=== Work instructions ===
Examine each line of the data. Copy those that contain the string "class".

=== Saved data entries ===
·····

This is an optimization exercise on Yosys and OpenROAD, whose aim is small area and few clock cycles per item, not a production implementation. In this exercise RTL edits were held to simulation tests only and were not proved equivalent to the original. No activity file was given, so power comes from the tool's default toggle rates. The flow treats the clock pin as an ideal source, which a real chip does not have.

==> design/flow/design.v <==
package video_ram_pkg;
	localparam int unsigned DEF_PIXELS_PER_LINE = 64;
	localparam int unsigned DEF_BURST_LEN       = 16;
	localparam int unsigned DEF_BYTES_PER_LINE  = 4096;
	localparam logic [31:0] DEF_BASE_ADDR       = 32'h0010_0000;
	localparam int unsigned DEF_MAX_CREDITS     = 2;
	typedef logic [9:0] line_num_t;
	typedef struct packed {
		logic [7:0] red;
		logic [7:0] green;
		logic [7:0] blue;
		logic [7:0] luma;
	} pixel_t;
	typedef struct packed {
		logic      valid;
		logic      eol;
		line_num_t line_num;
		pixel_t    pix;
	} pix_in_t;
	typedef struct packed {
		logic        valid;
		logic        first;
		logic [31:0] addr;
		logic [31:0] data;
	} mem_beat_t;
	typedef struct packed {
		logic      valid;
		logic      first;
		logic [7:0] luma;
		line_num_t line_num;
	} luma_out_t;
	typedef enum logic [2:0] {
		WR_INIT       = 3'd0,
		WR_START_LINE = 3'd1,
		WR_REQUEST    = 3'd2,
		WR_WRITE      = 3'd3,
		WR_COMPLETE   = 3'd4
	} wr_state_e;
endpackage
`timescale 1ns/1ps
module video_to_ram (
	input  logic        i_clk_100_bus,
	input  logic        i_rst,
	input  logic        i_pix_valid,
	input  logic        i_pix_eol,
	input  logic [9:0]  i_pix_line_num,
	input  logic [7:0]  i_pix_red,
	input  logic [7:0]  i_pix_green,
	input  logic [7:0]  i_pix_blue,
	input  logic [7:0]  i_pix_luma,
	input  logic        i_mem_ready,
	input  logic        i_credit_return,
	output logic        o_beat_valid,
	output logic        o_beat_first,
	output logic [31:0] o_beat_addr,
	output logic [31:0] o_beat_data,
	output logic        o_luma_valid,
	output logic        o_luma_first,
	output logic [7:0]  o_luma_luma,
	output logic [9:0]  o_luma_line_num
);
	localparam int unsigned SLOTS    = 128;
	localparam int unsigned PW       = 26;
	localparam int unsigned TAP_STEP = 8;
	localparam int unsigned DLY      = TAP_STEP - 1;
	localparam logic [6:0]  TAP0     = 7'd0;
	localparam logic [6:0]  RD_POS   = TAP0 + 7'd63;
	logic [PW-1:0] pix_in;
	assign pix_in = {i_pix_red[7:2], i_pix_green[7:2], i_pix_blue[7:2], i_pix_luma};
	logic [SLOTS-1:0][PW-1:0] ring;
	logic [DLY:1][PW-1:0]     dly;
	logic [DLY:1]             dly_pend;
	logic [6:0]               wpos_q;
	logic [6:0]               rpos_q;
	logic                     in_line_q;
	logic [1:0]               line_cnt_q;
	logic                     wbank_q;
	logic                     rbank_q;
	logic [9:0]               line_num_q [2];
	logic                     beat_q;
	logic [5:0]               beat_idx_q;
	logic [1:0]               credit_q;
	logic                     mem_seen_q;
	logic          line_done;
	logic          in_line_d;
	logic          aligned;
	logic          wr;
	logic [2:0]    wsel;
	logic [PW-1:0] wdata;
	assign line_done = i_pix_valid && i_pix_eol;
	assign in_line_d = line_done ? 1'b0 : (in_line_q || i_pix_valid);
	always_comb
	begin
		wsel = '0;
		for (int i = 1; i <= DLY; i++)
			if (dly_pend[i])
				wsel = 3'(i);
	end
	assign aligned = (wpos_q[2:0] == TAP0[2:0]);
	assign wr      = aligned && (i_pix_valid || (dly_pend != '0));
	assign wdata   = (wsel == '0) ? pix_in : dly[wsel];
	logic [DLY:1] dly_keep;
	always_comb
	begin
		for (int i = 1; i <= DLY; i++)
			dly_keep[i] = dly_pend[i] && !(wr && wsel == 3'(i));
	end
	always_ff @(posedge i_clk_100_bus or posedge i_rst)
	begin
		if (i_rst)
			dly_pend <= '0;
		else
			dly_pend <= {dly_keep[DLY-1:1], i_pix_valid && !(wr && wsel == '0)};
	end
	always_ff @(posedge i_clk_100_bus)
	begin
		dly <= {dly[DLY-1:1], pix_in};
	end
	logic [SLOTS-1:0][PW-1:0] ring_d;
	always_comb
	begin
		ring_d = {ring[SLOTS-2:0], ring[SLOTS-1]};
		for (int i = 0; i < SLOTS; i += TAP_STEP)
			if (wr && wpos_q == 7'(i + int'(TAP0[2:0])))
				ring_d[i + int'(TAP0[2:0])] = wdata;
	end
	always_ff @(posedge i_clk_100_bus)
	begin
		ring <= ring_d;
	end
	always_ff @(posedge i_clk_100_bus)
	begin
		if (line_done)
			line_num_q[wbank_q] <= i_pix_line_num;
	end
	logic       burst_head;
	logic       burst_tail;
	logic       line_tail;
	logic [1:0] credit_d;
	logic [1:0] line_cnt_d;
	logic       mem_seen_d;
	logic       empty_d;
	logic [6:0] rpos_d;
	logic       beat_d;
	assign burst_head = beat_q && (beat_idx_q[3:0] == 4'd0);
	assign burst_tail = beat_q && (beat_idx_q[3:0] == 4'd15);
	assign line_tail  = beat_q && (beat_idx_q == 6'd63);
	assign credit_d   = credit_q - 2'(burst_head) + 2'(i_credit_return);
	assign line_cnt_d = line_cnt_q + 2'(line_done) - 2'(line_tail);
	assign mem_seen_d = mem_seen_q || i_mem_ready;
	assign empty_d    = (line_cnt_d == 2'd0) && !in_line_d;
	assign rpos_d     = empty_d ? (TAP0 - 7'd1) : (rpos_q + 7'(!beat_q));
	assign beat_d     = (beat_q && !burst_tail) ||
		((line_cnt_d != 2'd0) && mem_seen_d && (credit_d != 2'd0) && (rpos_d == RD_POS));
	always_ff @(posedge i_clk_100_bus or posedge i_rst)
	begin
		if (i_rst)
		begin
			wpos_q     <= TAP0;
			rpos_q     <= TAP0 - 7'd1;
			in_line_q  <= 1'b0;
			line_cnt_q <= 2'd0;
			wbank_q    <= 1'b0;
			rbank_q    <= 1'b0;
			beat_q     <= 1'b0;
			beat_idx_q <= '0;
			credit_q   <= 2'd2;
			mem_seen_q <= 1'b0;
		end
		else
		begin
			wpos_q     <= empty_d ? TAP0 : (wpos_q + 7'(!wr));
			rpos_q     <= rpos_d;
			in_line_q  <= in_line_d;
			line_cnt_q <= line_cnt_d;
			wbank_q    <= wbank_q ^ line_done;
			rbank_q    <= rbank_q ^ line_tail;
			beat_q     <= beat_d;
			beat_idx_q <= beat_idx_q + 6'(beat_q);
			credit_q   <= credit_d;
			mem_seen_q <= mem_seen_d;
		end
	end
	logic [PW-1:0] rd_pix;
	logic [9:0]    line_num;
	assign rd_pix   = ring[RD_POS];
	assign line_num = line_num_q[rbank_q];
	assign o_beat_valid    = beat_q;
	assign o_beat_first    = burst_head;
	assign o_beat_addr     = {9'd0, 3'({1'b0, line_num[9:8]} + 3'd1), line_num[7:0], 4'd0,
		beat_idx_q[5:4], 6'd0};
	assign o_beat_data     = {8'h00, rd_pix[25:20], 2'b00, rd_pix[19:14], 2'b00,
		rd_pix[13:8], 2'b00};
	assign o_luma_valid    = beat_q;
	assign o_luma_first    = beat_q && (beat_idx_q == 6'd0);
	assign o_luma_luma     = rd_pix[7:0];
	assign o_luma_line_num = line_num;
endmodule
==> design/flow/run.sh <==
#!/bin/bash
# synth_recipe.tcl (not shown) runs the flow's synth.tcl, then flattens the netlist and writes it again
# the make line also repeats each setting of config.mk as NAME=value (left out here)
make -C /OpenROAD-flow-scripts/flow DESIGN_CONFIG=/design/flow/config.mk WORK_HOME=/design/flow/orfs CLKGATE_MAP_FILE= SYNTH_SCRIPT=/design/flow/synth_recipe.tcl finish
==> design/flow/config.mk <==
export PLATFORM = sky130hd
export DESIGN_NAME = video_to_ram
export DESIGN_NICKNAME = video_to_ram
export VERILOG_FILES = /design/flow/design.v
export SDC_FILE = /design/flow/constraint.sdc
export NUM_CORES = 4
export LEC_CHECK = 0
export CAP_MARGIN = 20
export CORE_MARGIN = 2
export CORE_UTILIZATION = 40
export SLEW_MARGIN = 20
==> design/flow/constraint.sdc <==
create_clock -name core_clock -period 10.0 [get_ports {i_clk_100_bus}]
set_input_delay 2.0000 -clock core_clock [delete_from_list [all_inputs] [get_ports {i_clk_100_bus}]]
set_output_delay 2.0000 -clock core_clock [all_outputs]
set_load 0.01 [all_outputs]
==> qor.csv, run 1 <==
stage,metric,value,unit
drt,wl_met3,18.42,mm
critical_path,cp.required,10.74,ns
drt,route.met2.wl,97.52,mm
clock_network,cts_repair_resize_count,0,
floorplan,die_y,479.9,um
placement,dp_hpwl,144.8,mm
sta,max_freq,130.2,MHz
placement,place_ws,2.426,ns
critical_path,end_kind,flop,
flow_run,maxCapViolCount,0,
drt,route.detailed.drc,0,
critical_path,crit_top_cell,ha_1,
yosys,yosysWarnings,1,
critical_path,worstPathArrival,8.42,ns
yosys,synthTopCellsByArea,"dfxtp_1 (78%), o21ai_0 (1.9%), a21oi_1 (1.6%)",
cells_and_area,area_growth,17.12,%
global_route,antenna_found_initial,13,
min_path,min_path_type,flop to flop,
floorplan,dieArea,230300,um2
cells_and_area,final_nets,6975,
drt,met1_length,107.1,mm
floorplan,ios,134,
sta,slew_violations,0,
global_route,grt_first_pass_wirelength,344.2,mm
critical_path,critPathSlowestCell,o211ai_4,
floorplan,initial_core_util,40.28,%
critical_path,worstPathCellList,nor2_1 -> o21ai_4 -> nand2_2 -> clkinv_1 -> ha_1 -> xnor2_1 -> ha_1 -> fa_1 -> ha_1 -> o21a_1 -> nand3_1 -> o211ai_4 -> buf_12 -> o22ai_1 -> mux2i_1 -> mux2i_1 -> o211ai_1 -> o21ai_0 -> a2111oi_4 -> buf_4 -> o31ai_1,
placement,portBuffers,94,
drt,vias,51180,
clock_network,h-tree-depth,5,
critical_path,cp-start-kind,flop,
sta,setup_tns,0,ns
sta,period_share,76.80,%
critical_path,critPathKind,flop to flop,
clock_network,insertion_delay,0.93,ns
yosys,synth_top_area_share,77.57,%
yosys,synth-main-ff-cell,dfxtp_1,
sta,period_needed,7.680,ns
critical_path,path_max_fanout,52,
drt,wl_per_cell,23.10,um
clock_network,cts-root-buf,clkbuf_16,
global_route,grt_util_all_layers,20.02,%
sta,setup_viol,0,
drt,ant_nets,0,
yosys,netlist_top_cells_count,"dfxtp_1 (3510), nor2_1 (384), nand2_1 (340), o21ai_0 (336), a21oi_1 (298)",
yosys,synth_edf_count,20,
floorplan,rows,174,
global_route,grt_pass1_vias,50720,
critical_path,critPathMaxStageDelay,0.79,ns
pwr,ir_drop,0.0004175,V
sta,setup_ws,2.320,ns
clock_network,postCtsHoldBufs,0,
drt,drtIter0Drc,5141,
placement,gp_congestion,1.007,
drt,wirelength,234.4,mm
floorplan,die-width,479.9,um
yosys,synth_area,90590,um2
drt,vias_per_cell,5.045,
yosys,yosys.cell_types.count,103,
sta,hold_violations,0,
clock_network,cts_setup_buffers,0,
yosys,synth_area_leader_cell,dfxtp_1,
pwr,p_leak,41.55,nW
global_route,grt_max_degree,156,
yosys,async_flop_share,1.010,%
sta,worst_pin_slew,1.300,ns
clock_network,numCtsBuffers,337,
sta,fin_skew,0.05517,ns
clock_network,clk_pin_slew,0.06,ns
pwr,power_density,392.0,nW/um2
yosys,synth_seq_cells,3566,
sta,slew_headroom,13.33,%
sta,rsz0062_at_grt,false,
drt,top_layer,met5,
floorplan,core_area,224900,um2
drt,first_pass_iters,8,
yosys,syn_avg_cell_area,13.53,um2
clock_network,cts_buffer_depth,4,
yosys,synthCells,6697,
clock_network,cts_num_sinks,3566,
run_status,outcome,no timing/DRC/antenna violations,
global_route,overflow,0,
yosys,yosys.cell_count.top_type,dfxtp_1,
cells_and_area,drive_gt1_share,12.85,%
yosys,ys_seq_area_share,79.24,%
clock_network,cts_tree,yes,
==> kinds of logic after synthesis <==
kind of cell,after synthesis,share of synthesized area (%)
compound gates,1294,9.215
xor+xnor,27,0.2611
fa+ha+maj,29,0.4171
buf+inv,440,2.417
flops,3566,79.24
mux,185,2.746
other cells,1,0.004140
simple gates,1155,5.702
==> worst max-delay path: cells and delay by family, from the launching register on <==
kind	cells	cell delay, ns
multiplexers	2	0.62
buffers and inverters	3	0.87
XOR/XNOR	1	0.42
adder cells (fa/ha/maj)	4	1.66
AO/OA/AOI/OAI	8	2.86
AND/OR/NAND/NOR	3	0.56
flip-flops	1	0.46
==> placed cells by master, fill, tap and decap left out, drive strengths merged, types with 26 or more instances in the layout <==
master,n
mux4,43
a31oi,27
bufinv,26
dfrtp,28
nand4,33
dfxtp,3510
mux2i,64
a21oi,320
a211oi,33
inv,36
o221ai,32
conb,33
nor2,387
nand2,340
o31ai,28
and3,37
a22oi,92
o21ai,359
nor3,57
mux2,78
clkinv,53
ha,27
nand3,219
o211ai,42
clkdlybuf4s50,94
buf,146
a221oi,33
o22ai,153
clkbuf,488
==> layer usage <==
layer  GRT usage (%)  vias to the layer above
met2           28.77                     2128
met4           9.798                        8
met5               0                        -
li1                -                    23290
met3           5.047                      623
met1           28.00                    25140
==> sequential cells by signal, summed over array words and instances (netlist names) <==
| signal | cells |
|---|---|
| mem_seen_q | 1 |
| line_num_q | 20 |
| rpos_q | 7 |
| ring | 3328 |
| credit_q | 2 |
| line_cnt_q | 2 |
| beat_idx_q | 6 |
| rbank_q | 1 |
| dly_pend | 7 |
| in_line_q | 1 |
| beat_q | 1 |
| dly | 182 |
| wpos_q | 7 |
| wbank_q | 1 |
==> stage by stage <==
step	area [um2]	total power, W	utilization (%)	hold WS [ns]	instances
2_1_floorplan	90710	0.02261	-	0.3096	6729
3_3_place_gp	94840	0.02903	42.17	0.3097	9550
3_5_place_dp	94850	0.02894	42.17	0.3121	9551
4_1_cts	106100	0.04172	47.17	0.2849	10140
5_1_grt	106100	0.04298	47.17	0.2905	10140
6_report	106100	0.04159	47.18	0.2837	10150
==> final timing paths <==
check                                  from    endpoint  slack [ns]  depth (start not counted)
worst max-delay path            dly_pend[4]  ring[1885]        2.32                         21
max in group asynchronous             i_rst   wpos_q[4]        8.08                          3
min in group asynchronous             i_rst  mem_seen_q        1.53                          3
worst max register to register  dly_pend[4]  ring[1885]        2.32                         21
worst min-delay path              ring[459]   ring[485]        0.28                          0
worst min register to register    ring[459]   ring[485]        0.28                          0
==> area by class of cell <==
cell class,instances,area [um2]
antenna,8,20.02
clock buffer,488,9977
clock inverter,99,1250
fill,19530,118800
inverter,30,116.4
multi-input combinational,2723,17080
sequential,3566,71780
tap,2992,3744
timing repair buffer,240,2135
==> report_power, final <==
part	internal, W	switching, W
combinational	0.00297	0.00914
sequential	0.0162	0.000564
clock	0.00759	0.00508
total	0.0268	0.0148
Testbench counts, summed over its fixed seeds: cycles 20,992, lines 320.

·····

=== Response for this exercise ===
==> area by class of cell <==
cell class,instances,area [um2]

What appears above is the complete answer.